- Opening Delimiter -

## config.mk

```make
export PLATFORM = sky130hd
export DESIGN_NAME = stream_qos_scheduler_flat
export DESIGN_NICKNAME = d
export VERILOG_FILES = /design/src/rtl/stream_qos_scheduler_if.sv /design/src/rtl/stream_qos_scheduler.sv /design/src/flat_wrapper.sv
export SDC_FILE = /design/constraint.sdc
export NUM_CORES = 1
export LEC_CHECK = 0
export CAP_MARGIN = 20
export CORE_AREA = 5 5 53 55
export DETAILED_ROUTE_END_ITERATION = 8
export DIE_AREA = 0 0 58 60
export GPL_TIMING_DRIVEN = 0
export HOLD_SLACK_MARGIN = 0.03
export MAX_ROUTING_LAYER = met4
export PLACE_DENSITY = 0.76
export RECOVER_POWER = 100
export REMOVE_ABC_BUFFERS = 1
export SLEW_MARGIN = 0
export SYNTH_ARGS = -nofsm -noshare
export SYNTH_HDL_FRONTEND = slang
export SYNTH_SLANG_ARGS = --single-unit
```

## constraint.sdc

```tcl
create_clock -name clk -period 1.6 [get_ports clk]
set_clock_uncertainty 0.05 [all_clocks]
set_input_delay 0.16 -clock clk [delete_from_list [all_inputs] [get_ports clk]]
set_output_delay 0.16 -clock clk [all_outputs]
set_load 0.03 [all_outputs]
```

- Closing Delimiter -

(THE TASK): Every record must be transcribed precisely, down to the last character.

(SOLUTION BELOW):
## config.mk

```make
export PLATFORM = sky130hd
export DESIGN_NAME = stream_qos_scheduler_flat
export DESIGN_NICKNAME = d
export VERILOG_FILES = /design/src/rtl/stream_qos_scheduler_if.sv /design/src/rtl/stream_qos_scheduler.sv /design/src/flat_wrapper.sv
export SDC_FILE = /design/constraint.sdc
export NUM_CORES = 1
export LEC_CHECK = 0
export CAP_MARGIN = 20
export CORE_AREA = 5 5 53 55
export DETAILED_ROUTE_END_ITERATION = 8
export DIE_AREA = 0 0 58 60
export GPL_TIMING_DRIVEN = 0
export HOLD_SLACK_MARGIN = 0.03
export MAX_ROUTING_LAYER = met4
export PLACE_DENSITY = 0.76
export RECOVER_POWER = 100
export REMOVE_ABC_BUFFERS = 1
export SLEW_MARGIN = 0
export SYNTH_ARGS = -nofsm -noshare
export SYNTH_HDL_FRONTEND = slang
export SYNTH_SLANG_ARGS = --single-unit
```

## constraint.sdc

```tcl
create_clock -name clk -period 1.6 [get_ports clk]
set_clock_uncertainty 0.05 [all_clocks]
set_input_delay 0.16 -clock clk [delete_from_list [all_inputs] [get_ports clk]]
set_output_delay 0.16 -clock clk [all_outputs]
set_load 0.03 [all_outputs]
```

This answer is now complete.